You might call this record a return to form, but only if you didn't like Quebec, which I did, or Shinola, Vol. 1, which I did as well but apparently Dean Ween himself did not. Dean, I'm glad someone else, possible Geaner, has better sense than you. But anyway, Paul says this is their best since Chocolate and Cheese. I'm not sure about that, but it's pretty damn good. It says something when a band who used to be so subversive they improved a Leonard Cohen album cover by adding a Scotchguard bong to it nowadays is subversive for convincing lite-jazz icon David Sanborn to blow his sax over one of their tracks. That would be "The Party," which features the following lyric:

Later on when we were under the covers
I closed my eyes, then I drifted to sleep
I dreamt about me maybe throwing a party
And just how great that would be

And we said
We had the best time at your party
The wife and I thank you very much
We had the best time at your party
The wife and I thank you very much
And that's long after "Fiesta," which opens the album and sounds a lot like Herb Alpert playing the theme to Meatballs, and "Object," which hits all the scary-stalker notes like only Ween can do.


Paul said...
This comment has been removed by the author.
the cure for lycanthropy said...

I'm jumping on the Krauss, Plant thing, I wasn't sure what to think, and I did want it. Now, the whole Radiohead thing... what is their deal? It's a good record made by a band with (ostensibly) the highest global profile since U2. But, are they gonna keep making the same record over and over now that they've gotten as far over the "experimental" line as they think pop music should be pushed? I was a junky for "Hail to the Thief." I've listened to the new record twice since I downloaded it for free off their website. The delivery and distribution of said record is the most brilliant thing about it. "Bodysnatchers" grabbed me. As a fan of the guitar it's nice to hear them rocking, but I think everyone was blown away by "Kid A" and the direction they seemed to be taking, and now they've turned it into a bit of a formula. All this is not to say that they don't make great records, or that "In Rainbows" is not a great record (which I patently believe it is NOT), I'm simply saying they have become boring.

Bedheaded said...

Paul: I'll admit that the comparison to Pet Sounds doesn't work; the real reason I made it is I vaguely recall Pet Sounds getting namechecked a lot when Teeth came out. So basically I was being a lazy reviewer, which as I do more of them, I've realized is my style. As much as I carp on things being overproduced, I guess it might seem like I have something against production. I don't really, but in the case of Teeth, I felt like it gets in the way of the songs. It's hard to listen to "Shot in the Arm" and wish I was just hearing them play it live.

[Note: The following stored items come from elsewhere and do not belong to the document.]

File: src/rtl/enemy_2_renderer.sv
// Enemy-2 motion controller (bounce-and-descend, hit/respawn) and per-pixel sprite renderer.
// Optional `ENEMY_2_MIRROR_EN: draw the sprite horizontally mirrored while moving left.
module enemy_2_renderer #(
    parameter int ADDRESS        = 10,
    parameter int COLOR_BITS     = 24,
    parameter int SCREEN_W       = 640,
    parameter int SCREEN_H       = 480,
    parameter int X_START        = 0,
    parameter int Y_START        = 64,
    parameter int STEP_X         = 2,
    parameter int STEP_Y         = 16,
    parameter int RESPAWN_FRAMES = 120,
    parameter logic [COLOR_BITS-1:0] TRANSPARENT = 'hFF00FF
) (
    input  logic                  clk,
    input  logic                  rst,
    input  logic                  frame_tick,
    input  logic                  video_on,
    input  logic [9:0]            hcount,
    input  logic [9:0]            vcount,
    input  logic                  hit,
    output logic [ADDRESS-1:0]    rom_addr,
    input  logic [COLOR_BITS-1:0] rom_data,
    output logic                  pix_valid,
    output logic [COLOR_BITS-1:0] pix_rgb,
    output logic [9:0]            enemy_x,
    output logic [9:0]            enemy_y,
    output logic                  alive
);

    localparam int HALF     = ADDRESS / 2;
    localparam int SPRITE_W = 1 << HALF;
    localparam int SPRITE_H = SPRITE_W;
    localparam int CNT_W    = (RESPAWN_FRAMES > 1) ? $clog2(RESPAWN_FRAMES) : 1;

    typedef enum logic [1:0] {MOVE_R, MOVE_L, DEAD} state_t;

    state_t             state_q;
    logic [9:0]         x_q, y_q;
    logic               alive_q;
    logic [CNT_W-1:0]   cnt_q;
    logic               pix_valid_q;
    logic [COLOR_BITS-1:0] pix_rgb_q;

    logic               wall_r, wall_l;
    logic [9:0]         y_down_d;

    // Wall tests use 12-bit sums so x/y plus sprite size cannot wrap.
    always_comb begin
        wall_r = ({2'b00, x_q} + 12'(STEP_X) + 12'(SPRITE_W)) > 12'(SCREEN_W);
        wall_l = x_q < 10'(STEP_X);
        if (({2'b00, y_q} + 12'(STEP_Y) + 12'(SPRITE_H)) > 12'(SCREEN_H))
            y_down_d = 10'(Y_START);
        else
            y_down_d = y_q + 10'(STEP_Y);
    end

    always_ff @(posedge clk or posedge rst) begin
        if (rst) begin
            state_q <= MOVE_R;
            x_q     <= 10'(X_START);
            y_q     <= 10'(Y_START);
            alive_q <= 1'b1;
            cnt_q   <= '0;
        end else if (hit && state_q != DEAD) begin
            // hit outranks a coincident frame_tick: no move is applied
            state_q <= DEAD;
            alive_q <= 1'b0;
            cnt_q   <= '0;
        end else if (frame_tick) begin
            case (state_q)
                MOVE_R: begin
                    if (wall_r) begin
                        x_q     <= 10'(SCREEN_W - SPRITE_W);
                        y_q     <= y_down_d;
                        state_q <= MOVE_L;
                    end else begin
                        x_q <= x_q + 10'(STEP_X);
                    end
                end
                MOVE_L: begin
                    if (wall_l) begin
                        x_q     <= '0;
                        y_q     <= y_down_d;
                        state_q <= MOVE_R;
                    end else begin
                        x_q <= x_q - 10'(STEP_X);
                    end
                end
                DEAD: begin
                    if (cnt_q == CNT_W'(RESPAWN_FRAMES - 1)) begin
                        x_q     <= 10'(X_START);
                        y_q     <= 10'(Y_START);
                        alive_q <= 1'b1;
                        cnt_q   <= '0;
                        state_q <= MOVE_R;
                    end else begin
                        cnt_q <= cnt_q + 1'b1;
                    end
                end
                default: state_q <= MOVE_R;
            endcase
        end
    end

    logic [9:0]      row, col;
    logic            in_box, draw;
    logic [HALF-1:0] col_idx;

    // Unsigned differences: scan positions left of / above the box wrap high and fail.
    always_comb begin
        row    = vcount - y_q;
        col    = hcount - x_q;
        in_box = (row < 10'(SPRITE_H)) && (col < 10'(SPRITE_W));
`ifdef ENEMY_2_MIRROR_EN
        col_idx = (state_q == MOVE_L) ? ~col[HALF-1:0] : col[HALF-1:0];
`else
        col_idx = col[HALF-1:0];
`endif
        rom_addr = in_box ? {row[HALF-1:0], col_idx} : '0;
        draw     = in_box && alive_q && video_on && (rom_data != TRANSPARENT);
    end

    always_ff @(posedge clk or posedge rst) begin
        if (rst) begin
            pix_valid_q <= 1'b0;
            pix_rgb_q   <= '0;
        end else begin
            pix_valid_q <= draw;
            pix_rgb_q   <= draw ? rom_data : '0;
        end
    end

    assign pix_valid = pix_valid_q;
    assign pix_rgb   = pix_rgb_q;
    assign enemy_x   = x_q;
    assign enemy_y   = y_q;
    assign alive     = alive_q;

endmodule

Jeff: I admit that as much as they've evolved, there is something of a formula to Radiohead, in that you expect their records to sound a certain way, which they usually do. I guess the thrill at this point is to spot the subtle changes they make in the formula from album to album, and for me at least, to hear Thom Yorke sing, which I'm glad he's more willing to do than he was circa-Kid A.

Paul said...

Sorry I had to delete my last post. I sounded like a jerk (surprise).

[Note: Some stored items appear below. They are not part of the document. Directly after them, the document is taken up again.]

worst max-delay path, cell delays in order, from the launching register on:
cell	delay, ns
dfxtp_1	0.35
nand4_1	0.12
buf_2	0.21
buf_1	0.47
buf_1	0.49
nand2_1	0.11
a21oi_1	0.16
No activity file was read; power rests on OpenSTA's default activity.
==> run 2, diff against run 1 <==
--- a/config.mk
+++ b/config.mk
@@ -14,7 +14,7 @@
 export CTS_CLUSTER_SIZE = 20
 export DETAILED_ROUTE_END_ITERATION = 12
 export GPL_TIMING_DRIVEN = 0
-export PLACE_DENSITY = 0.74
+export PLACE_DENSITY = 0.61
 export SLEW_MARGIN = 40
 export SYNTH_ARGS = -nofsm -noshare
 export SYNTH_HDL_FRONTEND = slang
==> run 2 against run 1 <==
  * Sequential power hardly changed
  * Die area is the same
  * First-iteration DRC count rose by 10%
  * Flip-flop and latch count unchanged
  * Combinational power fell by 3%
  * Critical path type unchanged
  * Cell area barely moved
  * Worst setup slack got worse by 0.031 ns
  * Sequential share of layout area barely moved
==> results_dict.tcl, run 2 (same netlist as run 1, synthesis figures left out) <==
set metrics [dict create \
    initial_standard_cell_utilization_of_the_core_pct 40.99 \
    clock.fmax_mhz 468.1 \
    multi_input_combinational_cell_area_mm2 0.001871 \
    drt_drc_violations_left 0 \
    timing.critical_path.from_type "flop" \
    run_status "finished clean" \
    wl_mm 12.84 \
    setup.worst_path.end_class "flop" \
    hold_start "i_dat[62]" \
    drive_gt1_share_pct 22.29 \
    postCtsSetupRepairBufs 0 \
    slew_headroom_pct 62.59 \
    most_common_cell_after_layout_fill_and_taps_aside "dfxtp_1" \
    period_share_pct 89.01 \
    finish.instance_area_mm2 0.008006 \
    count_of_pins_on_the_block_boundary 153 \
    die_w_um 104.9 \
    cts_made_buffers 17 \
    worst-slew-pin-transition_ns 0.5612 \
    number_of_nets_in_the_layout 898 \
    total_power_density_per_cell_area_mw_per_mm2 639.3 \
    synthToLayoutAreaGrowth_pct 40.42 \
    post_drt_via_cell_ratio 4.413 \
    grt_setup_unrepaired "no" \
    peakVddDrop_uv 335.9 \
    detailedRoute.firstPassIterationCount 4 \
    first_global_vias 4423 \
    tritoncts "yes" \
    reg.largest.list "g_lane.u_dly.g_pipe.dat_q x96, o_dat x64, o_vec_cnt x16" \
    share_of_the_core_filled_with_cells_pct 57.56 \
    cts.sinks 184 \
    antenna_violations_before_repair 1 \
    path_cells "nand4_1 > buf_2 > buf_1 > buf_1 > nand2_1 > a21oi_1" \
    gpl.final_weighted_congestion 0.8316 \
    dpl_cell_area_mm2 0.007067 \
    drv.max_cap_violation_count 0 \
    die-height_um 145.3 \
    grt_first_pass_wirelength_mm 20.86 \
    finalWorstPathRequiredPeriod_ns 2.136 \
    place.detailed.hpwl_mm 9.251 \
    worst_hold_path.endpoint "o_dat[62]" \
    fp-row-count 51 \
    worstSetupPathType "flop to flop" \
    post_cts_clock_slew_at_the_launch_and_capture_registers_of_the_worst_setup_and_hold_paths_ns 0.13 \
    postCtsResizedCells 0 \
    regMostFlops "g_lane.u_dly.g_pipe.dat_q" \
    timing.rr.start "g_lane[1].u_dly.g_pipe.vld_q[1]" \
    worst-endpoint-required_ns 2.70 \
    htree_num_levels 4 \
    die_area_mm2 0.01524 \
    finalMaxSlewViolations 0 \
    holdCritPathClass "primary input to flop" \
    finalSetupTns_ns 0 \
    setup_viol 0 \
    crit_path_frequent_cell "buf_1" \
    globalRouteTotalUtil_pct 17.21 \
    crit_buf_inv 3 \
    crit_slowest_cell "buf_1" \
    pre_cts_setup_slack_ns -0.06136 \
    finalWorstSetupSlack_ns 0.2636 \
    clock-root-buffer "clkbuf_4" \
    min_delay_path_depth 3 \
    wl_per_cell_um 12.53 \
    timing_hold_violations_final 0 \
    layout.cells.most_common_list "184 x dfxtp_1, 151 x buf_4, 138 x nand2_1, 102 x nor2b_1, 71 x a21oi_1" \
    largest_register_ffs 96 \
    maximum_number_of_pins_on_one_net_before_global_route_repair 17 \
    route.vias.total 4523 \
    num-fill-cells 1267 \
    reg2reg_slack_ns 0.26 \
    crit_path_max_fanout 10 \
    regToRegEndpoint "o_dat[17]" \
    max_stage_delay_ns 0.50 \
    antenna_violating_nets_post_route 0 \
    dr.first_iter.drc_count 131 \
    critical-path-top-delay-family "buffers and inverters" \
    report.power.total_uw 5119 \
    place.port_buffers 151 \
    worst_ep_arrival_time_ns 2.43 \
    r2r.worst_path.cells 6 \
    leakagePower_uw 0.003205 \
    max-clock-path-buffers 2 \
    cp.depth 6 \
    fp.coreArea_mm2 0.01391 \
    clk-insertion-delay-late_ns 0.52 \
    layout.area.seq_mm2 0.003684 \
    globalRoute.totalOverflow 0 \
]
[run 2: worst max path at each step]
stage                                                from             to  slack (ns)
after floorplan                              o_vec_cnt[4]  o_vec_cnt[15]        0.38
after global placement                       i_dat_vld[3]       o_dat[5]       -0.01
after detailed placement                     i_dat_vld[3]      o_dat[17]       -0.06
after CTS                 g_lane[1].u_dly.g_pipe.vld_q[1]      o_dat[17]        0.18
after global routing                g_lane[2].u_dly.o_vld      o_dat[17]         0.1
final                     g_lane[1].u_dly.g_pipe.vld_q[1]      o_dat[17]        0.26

Anyway, I’m doing my best to catch up with your recommendations before year’s end:

“In Rainbows” is fucking great. I know what y’all mean; that are certain elements (the crooning falsetto, the symphonics, the not-surprising dissonant chord thrown in, etc.) that appear invariably on all of their records. Still, it’s as challenging as any rock record I’ve heard in a while, and the writing strikes me as light-years ahead of what most acts are doing.

“Raising Sand”: love it.

“Sky Blue Sky”: At your endorsement, I’m giving this one another shot. I heard it back in April and didn’t think much of it; it sounded to me then like the work of a very satisfied, wealthy group of men. Now, I’m really beginning to feel this shit. I don’t think that any of the other songs are as graceful or immediate as the title track, and I doubt it will become my favorite Wilco record. But The fucking Eagles? Naw.